◆ REQUIRED ACTION ◆
Looking through the listing that follows, count every line with the string "pending" and state the number alone.

◆ RECORDS FOR THIS TASK ◆
== == ==

<file path="src/hdl/cpu_params.svh">
// Data width, register file size, instruction field positions and reset PC

`ifndef CPU_PARAMS_SVH
`define CPU_PARAMS_SVH

// Data and address width
`define XLEN 32

// Register file
`define REG_COUNT 32
`define REG_ADDR_W 5

// Instruction fields
`define OPCODE_MSB 31
`define OPCODE_LSB 26
`define RD_MSB 25
`define RS_MSB 20
`define RT_MSB 15
`define IMM_W 16

// First fetch address
`define RESET_PC 32'h0000_0000

`endif

</file>
<file path="src/hdl/cpuPkg.sv">
// Opcode, control state and forwarding enums plus the stage bus structs

`include "cpu_params.svh"

package cpuPkg;

	typedef enum logic [`OPCODE_MSB-`OPCODE_LSB:0] {
		opNop   = 6'h00,
		opAdd   = 6'h01,
		opSub   = 6'h02,
		opAnd   = 6'h03,
		opOr    = 6'h04,
		opXor   = 6'h05,
		opAddi  = 6'h08,
		opLoad  = 6'h10,
		opStore = 6'h11,
		opHalt  = 6'h3f
	} opcode_t;

	typedef enum logic [1:0] {
		stRun,
		stMemWait,
		stDrain,
		stHalted
	} ctrlState_t;

	typedef enum logic [1:0] {
		fwdNone,
		fwdMem,
		fwdWb
	} fwdSel_t;

	// rt holds the second source register, which is rd for a store
	typedef struct packed {
		logic valid;
		opcode_t op;
		logic [`REG_ADDR_W-1:0] rd;
		logic [`REG_ADDR_W-1:0] rs;
		logic [`REG_ADDR_W-1:0] rt;
		logic [`XLEN-1:0] opA;
		logic [`XLEN-1:0] opB;
		logic [`XLEN-1:0] imm;
	} idExBus_t;

	typedef struct packed {
		logic valid;
		opcode_t op;
		logic [`REG_ADDR_W-1:0] rd;
		logic [`XLEN-1:0] result;
		logic [`XLEN-1:0] storeData;
		logic we;
	} exMemBus_t;

	typedef struct packed {
		logic we;
		logic [`REG_ADDR_W-1:0] addr;
		logic [`XLEN-1:0] data;
		logic halt;
	} wbBus_t;

	typedef struct packed {
		logic valid;
		logic write;
		logic [`XLEN-1:0] addr;
		logic [`XLEN-1:0] wrData;
	} dataReq_t;

endpackage

</file>
<file path="src/hdl/pipelineControl.sv">
// Pipeline control FSM with stall, drain and halt generation

`timescale 1ns/1ns

module pipelineControl (
	input  logic clk,
	input  logic rst_n,
	input  logic memBusy,
	input  logic loadUseHazard,
	input  logic haltDecoded,
	input  logic haltRetired,
	output logic stallAll,
	output logic stallFront,
	output logic drain,
	output logic halt
);

	cpuPkg::ctrlState_t state;
	cpuPkg::ctrlState_t stateNext;
	logic haltAccepted;

	assign stallAll = memBusy;
	assign stallFront = loadUseHazard && !memBusy;

	// Halt moves into ID/EX only when nothing holds the front end
	assign haltAccepted = haltDecoded && !stallAll && !stallFront;

	assign drain = (state == cpuPkg::stDrain) || (state == cpuPkg::stHalted);
	assign halt = haltRetired || (state == cpuPkg::stHalted);

	always_comb begin
		stateNext = state;
		case (state)
			cpuPkg::stRun, cpuPkg::stMemWait: begin
				if (haltAccepted)
					stateNext = cpuPkg::stDrain;
				else if (memBusy)
					stateNext = cpuPkg::stMemWait;
				else
					stateNext = cpuPkg::stRun;
			end
			// Older loads and stores may still wait on the data port here
			cpuPkg::stDrain: begin
				if (haltRetired)
					stateNext = cpuPkg::stHalted;
			end
			default: stateNext = cpuPkg::stHalted;
		endcase
	end

	always_ff @(posedge clk) begin
		if (!rst_n)
			state <= cpuPkg::stRun;
		else
			state <= stateNext;
	end

	// Sticky until reset
	haltHeld: assert property (@(posedge clk) disable iff (!rst_n) halt |=> halt);

endmodule

</file>
<file path="src/hdl/fetchUnit.sv">
// Program counter, instruction port requests and the fetched instruction buffer

`timescale 1ns/1ns

`include "cpu_params.svh"

module fetchUnit (
	input  logic clk,
	input  logic rst_n,
	input  logic stallFront,
	input  logic stallAll,
	input  logic drain,
	output logic [`XLEN-1:0] instrAddr,
	output logic instrValid,
	input  logic [`XLEN-1:0] instrData,
	input  logic instrReady,
	output logic [`XLEN-1:0] fetched,
	output logic fetchedValid
);

	logic [`XLEN-1:0] pc;
	logic bufValid;
	logic started;
	logic pending;
	logic consume;
	logic room;
	logic accept;

	// Decode takes the buffered word whenever it is not stalled
	assign consume = bufValid && !stallAll && !stallFront;
	assign room = !bufValid || consume;

	// An open request stays up until accepted, even once draining starts
	assign instrValid = pending || (started && !drain && room);
	assign instrAddr = pc;
	assign accept = instrValid && instrReady;
	assign fetchedValid = bufValid;

	always_ff @(posedge clk) begin
		if (!rst_n) begin
			pc <= `RESET_PC;
			bufValid <= 1'b0;
			started <= 1'b0;
			pending <= 1'b0;
		end else begin
			started <= 1'b1;
			pending <= instrValid && !instrReady;
			if (accept) begin
				pc <= pc + `XLEN'(4);
				bufValid <= 1'b1;
			end else if (consume) begin
				bufValid <= 1'b0;
			end
		end
	end

	always_ff @(posedge clk) begin
		if (accept)
			fetched <= instrData;
	end

	addrHeld: assert property (@(posedge clk) disable iff (!rst_n)
		instrValid && !instrReady |=> instrValid && $stable(instrAddr));

endmodule

</file>
<file path="src/hdl/registerFile.sv">
// Three read port register file with write-through bypass and a zero register

`timescale 1ns/1ns

`include "cpu_params.svh"

module registerFile (
	input  logic clk,
	input  logic rst_n,
	input  logic [`REG_ADDR_W-1:0] rsAddr,
	input  logic [`REG_ADDR_W-1:0] rtAddr,
	input  logic [`REG_ADDR_W-1:0] rdAddr,
	output logic [`XLEN-1:0] rsData,
	output logic [`XLEN-1:0] rtData,
	output logic [`XLEN-1:0] rdData,
	input  cpuPkg::wbBus_t wb
);

	logic [`XLEN-1:0] regs [`REG_COUNT];

	function automatic logic [`XLEN-1:0] readPort(
		input logic [`REG_ADDR_W-1:0] addr,
		input logic [`XLEN-1:0] stored,
		input cpuPkg::wbBus_t wbIn
	);
		if (addr == '0)
			return '0;
		// Same cycle write shows up at once
		if (wbIn.we && wbIn.addr == addr)
			return wbIn.data;
		return stored;
	endfunction

	assign rsData = readPort(rsAddr, regs[rsAddr], wb);
	assign rtData = readPort(rtAddr, regs[rtAddr], wb);
	assign rdData = readPort(rdAddr, regs[rdAddr], wb);

	always_ff @(posedge clk) begin
		if (!rst_n) begin
			for (int i = 0; i < `REG_COUNT; i++)
				regs[i] <= '0;
		end else if (wb.we && wb.addr != '0) begin
			regs[wb.addr] <= wb.data;
		end
	end

endmodule

</file>
<file path="src/hdl/decodeStage.sv">
// Instruction field split, opcode decode and the ID/EX register

`timescale 1ns/1ns

`include "cpu_params.svh"

module decodeStage (
	input  logic clk,
	input  logic rst_n,
	input  logic [`XLEN-1:0] fetched,
	input  logic fetchedValid,
	input  logic stallAll,
	input  logic stallFront,
	input  logic drain,
	output logic [`REG_ADDR_W-1:0] rsAddr,
	output logic [`REG_ADDR_W-1:0] rtAddr,
	output logic [`REG_ADDR_W-1:0] rdAddr,
	input  logic [`XLEN-1:0] rsData,
	input  logic [`XLEN-1:0] rtData,
	input  logic [`XLEN-1:0] rdData,
	output logic [`REG_ADDR_W-1:0] nextRs,
	output logic [`REG_ADDR_W-1:0] nextRt,
	output cpuPkg::idExBus_t idEx,
	output logic haltDecoded
);

	cpuPkg::opcode_t op;
	cpuPkg::idExBus_t idExNext;
	logic [`XLEN-1:0] immExt;
	logic decValid;
	logic usesRs;
	logic usesRt;
	logic isStore;

	assign rsAddr = fetched[`RS_MSB -: `REG_ADDR_W];
	assign rtAddr = fetched[`RT_MSB -: `REG_ADDR_W];
	assign rdAddr = fetched[`RD_MSB -: `REG_ADDR_W];
	assign immExt = {{(`XLEN-`IMM_W){fetched[`IMM_W-1]}}, fetched[`IMM_W-1:0]};

	// Everything behind a decoded halt becomes a bubble
	assign decValid = fetchedValid && !drain;

	always_comb begin
		case (fetched[`OPCODE_MSB:`OPCODE_LSB])
			cpuPkg::opAdd, cpuPkg::opSub, cpuPkg::opAnd, cpuPkg::opOr, cpuPkg::opXor,
			cpuPkg::opAddi, cpuPkg::opLoad, cpuPkg::opStore, cpuPkg::opHalt:
				op = cpuPkg::opcode_t'(fetched[`OPCODE_MSB:`OPCODE_LSB]);
			default: op = cpuPkg::opNop;
		endcase
	end

	assign isStore = (op == cpuPkg::opStore);
	assign usesRt = (op == cpuPkg::opAdd) || (op == cpuPkg::opSub) || (op == cpuPkg::opAnd)
		|| (op == cpuPkg::opOr) || (op == cpuPkg::opXor);
	assign usesRs = usesRt || isStore || (op == cpuPkg::opAddi) || (op == cpuPkg::opLoad);

	// Unused sources read as r0 so they never forward or stall
	assign nextRs = (decValid && usesRs) ? rsAddr : '0;
	assign nextRt = !decValid ? '0 : (isStore ? rdAddr : (usesRt ? rtAddr : '0));
	assign haltDecoded = decValid && (op == cpuPkg::opHalt);

	always_comb begin
		idExNext.valid = decValid && !stallFront;
		idExNext.op = op;
		idExNext.rd = rdAddr;
		idExNext.rs = nextRs;
		idExNext.rt = nextRt;
		idExNext.opA = rsData;
		idExNext.opB = isStore ? rdData : rtData;
		idExNext.imm = immExt;
	end

	always_ff @(posedge clk) begin
		if (!rst_n)
			idEx.valid <= 1'b0;
		else if (!stallAll)
			idEx <= idExNext;
	end

endmodule

</file>
<file path="src/hdl/executeStage.sv">
// Operand forwarding, ALU, load-use detection and the EX/MEM register

`timescale 1ns/1ns

`include "cpu_params.svh"

module executeStage (
	input  logic clk,
	input  logic rst_n,
	input  logic stallAll,
	input  cpuPkg::idExBus_t idEx,
	input  logic [`REG_ADDR_W-1:0] nextRs,
	input  logic [`REG_ADDR_W-1:0] nextRt,
	input  cpuPkg::exMemBus_t memFwd,
	input  cpuPkg::wbBus_t wb,
	output cpuPkg::exMemBus_t exMem,
	output logic loadUseHazard
);

	cpuPkg::fwdSel_t selA;
	cpuPkg::fwdSel_t selB;
	cpuPkg::exMemBus_t exMemNext;
	logic [`XLEN-1:0] valA;
	logic [`XLEN-1:0] valB;
	logic [`XLEN-1:0] aluOut;
	logic writesReg;

	function automatic cpuPkg::fwdSel_t pickSource(
		input logic [`REG_ADDR_W-1:0] src,
		input cpuPkg::exMemBus_t memSide,
		input cpuPkg::wbBus_t wbSide
	);
		if (src == '0)
			return cpuPkg::fwdNone;
		// A load in MEM has only its address, the load-use stall covers it
		if (memSide.valid && memSide.we && memSide.op != cpuPkg::opLoad && memSide.rd == src)
			return cpuPkg::fwdMem;
		if (wbSide.we && wbSide.addr == src)
			return cpuPkg::fwdWb;
		return cpuPkg::fwdNone;
	endfunction

	function automatic logic [`XLEN-1:0] forwardValue(
		input cpuPkg::fwdSel_t sel,
		input logic [`XLEN-1:0] regValue,
		input logic [`XLEN-1:0] memValue,
		input logic [`XLEN-1:0] wbValue
	);
		case (sel)
			cpuPkg::fwdMem: return memValue;
			cpuPkg::fwdWb: return wbValue;
			default: return regValue;
		endcase
	endfunction

	assign selA = pickSource(idEx.rs, memFwd, wb);
	assign selB = pickSource(idEx.rt, memFwd, wb);
	assign valA = forwardValue(selA, idEx.opA, memFwd.result, wb.data);
	assign valB = forwardValue(selB, idEx.opB, memFwd.result, wb.data);

	always_comb begin
		writesReg = 1'b1;
		case (idEx.op)
			cpuPkg::opAdd: aluOut = valA + valB;
			cpuPkg::opSub: aluOut = valA - valB;
			cpuPkg::opAnd: aluOut = valA & valB;
			cpuPkg::opOr: aluOut = valA | valB;
			cpuPkg::opXor: aluOut = valA ^ valB;
			cpuPkg::opAddi, cpuPkg::opLoad: aluOut = valA + idEx.imm;
			cpuPkg::opStore: begin
				aluOut = valA + idEx.imm;
				writesReg = 1'b0;
			end
			default: begin
				aluOut = '0;
				writesReg = 1'b0;
			end
		endcase
	end

	always_comb begin
		exMemNext.valid = idEx.valid;
		exMemNext.op = idEx.op;
		exMemNext.rd = idEx.rd;
		exMemNext.result = aluOut;
		exMemNext.storeData = valB;
		exMemNext.we = idEx.valid && writesReg;
	end

	// Load in EX feeding the instruction now in decode
	assign loadUseHazard = idEx.valid && (idEx.op == cpuPkg::opLoad) && (idEx.rd != '0)
		&& ((idEx.rd == nextRs) || (idEx.rd == nextRt));

	always_ff @(posedge clk) begin
		if (!rst_n) begin
			exMem.valid <= 1'b0;
			exMem.we <= 1'b0;
		end else if (!stallAll) begin
			exMem <= exMemNext;
		end
	end

endmodule

</file>
<file path="src/hdl/memoryStage.sv">
// Data port requests, load data capture and the MEM/WB register

`timescale 1ns/1ns

`include "cpu_params.svh"

module memoryStage (
	input  logic clk,
	input  logic rst_n,
	input  cpuPkg::exMemBus_t exMem,
	output cpuPkg::dataReq_t dataReq,
	input  logic [`XLEN-1:0] dataRdData,
	input  logic dataReady,
	output logic memBusy,
	output cpuPkg::wbBus_t wb,
	output logic haltRetired
);

	logic isLoad;
	logic isStore;
	logic [`XLEN-1:0] wbValue;

	assign isLoad = exMem.valid && (exMem.op == cpuPkg::opLoad);
	assign isStore = exMem.valid && (exMem.op == cpuPkg::opStore);

	always_comb begin
		dataReq.valid = isLoad || isStore;
		dataReq.write = isStore;
		dataReq.addr = exMem.result;
		dataReq.wrData = exMem.storeData;
	end

	// Whole pipeline waits on the data port
	assign memBusy = dataReq.valid && !dataReady;
	assign wbValue = isLoad ? dataRdData : exMem.result;

	always_ff @(posedge clk) begin
		if (!rst_n) begin
			wb.we <= 1'b0;
			wb.halt <= 1'b0;
		end else if (!memBusy) begin
			wb.we <= exMem.valid && exMem.we;
			wb.addr <= exMem.rd;
			wb.data <= wbValue;
			wb.halt <= exMem.valid && (exMem.op == cpuPkg::opHalt);
		end
	end

	assign haltRetired = wb.halt;

	// Frozen EX/MEM keeps an unanswered request unchanged
	reqHeld: assert property (@(posedge clk) disable iff (!rst_n)
		dataReq.valid && !dataReady |=> dataReq.valid && $stable(dataReq));

endmodule

</file>
<file path="src/hdl/cpuTop.sv">
// Five-stage core top level connecting control, fetch, decode, execute and memory

`timescale 1ns/1ns

`include "cpu_params.svh"

module cpuTop (
	input  logic clk,
	input  logic rst_n,
	output logic [`XLEN-1:0] instrAddr,
	output logic instrValid,
	input  logic [`XLEN-1:0] instrData,
	input  logic instrReady,
	output cpuPkg::dataReq_t dataReq,
	input  logic [`XLEN-1:0] dataRdData,
	input  logic dataReady,
	output logic halt
);

	logic stallAll;
	logic stallFront;
	logic drain;
	logic memBusy;
	logic loadUseHazard;
	logic haltDecoded;
	logic haltRetired;
	logic [`XLEN-1:0] fetched;
	logic fetchedValid;
	logic [`REG_ADDR_W-1:0] rsAddr;
	logic [`REG_ADDR_W-1:0] rtAddr;
	logic [`REG_ADDR_W-1:0] rdAddr;
	logic [`REG_ADDR_W-1:0] nextRs;
	logic [`REG_ADDR_W-1:0] nextRt;
	logic [`XLEN-1:0] rsData;
	logic [`XLEN-1:0] rtData;
	logic [`XLEN-1:0] rdData;
	cpuPkg::idExBus_t idEx;
	cpuPkg::exMemBus_t exMem;
	cpuPkg::wbBus_t wb;

	pipelineControl control (
		.clk(clk),
		.rst_n(rst_n),
		.memBusy(memBusy),
		.loadUseHazard(loadUseHazard),
		.haltDecoded(haltDecoded),
		.haltRetired(haltRetired),
		.stallAll(stallAll),
		.stallFront(stallFront),
		.drain(drain),
		.halt(halt)
	);

	fetchUnit fetch (
		.clk(clk),
		.rst_n(rst_n),
		.stallFront(stallFront),
		.stallAll(stallAll),
		.drain(drain),
		.instrAddr(instrAddr),
		.instrValid(instrValid),
		.instrData(instrData),
		.instrReady(instrReady),
		.fetched(fetched),
		.fetchedValid(fetchedValid)
	);

	registerFile regs (
		.clk(clk),
		.rst_n(rst_n),
		.rsAddr(rsAddr),
		.rtAddr(rtAddr),
		.rdAddr(rdAddr),
		.rsData(rsData),
		.rtData(rtData),
		.rdData(rdData),
		.wb(wb)
	);

	decodeStage decode (
		.clk(clk),
		.rst_n(rst_n),
		.fetched(fetched),
		.fetchedValid(fetchedValid),
		.stallAll(stallAll),
		.stallFront(stallFront),
		.drain(drain),
		.rsAddr(rsAddr),
		.rtAddr(rtAddr),
		.rdAddr(rdAddr),
		.rsData(rsData),
		.rtData(rtData),
		.rdData(rdData),
		.nextRs(nextRs),
		.nextRt(nextRt),
		.idEx(idEx),
		.haltDecoded(haltDecoded)
	);

	// MEM forwarding taps the EX/MEM register straight back
	executeStage execute (
		.clk(clk),
		.rst_n(rst_n),
		.stallAll(stallAll),
		.idEx(idEx),
		.nextRs(nextRs),
		.nextRt(nextRt),
		.memFwd(exMem),
		.wb(wb),
		.exMem(exMem),
		.loadUseHazard(loadUseHazard)
	);

	memoryStage memory (
		.clk(clk),
		.rst_n(rst_n),
		.exMem(exMem),
		.dataReq(dataReq),
		.dataRdData(dataRdData),
		.dataReady(dataReady),
		.memBusy(memBusy),
		.wb(wb),
		.haltRetired(haltRetired)
	);

endmodule

</file>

== == ==

◆ YOUR SOLUTION ◆
4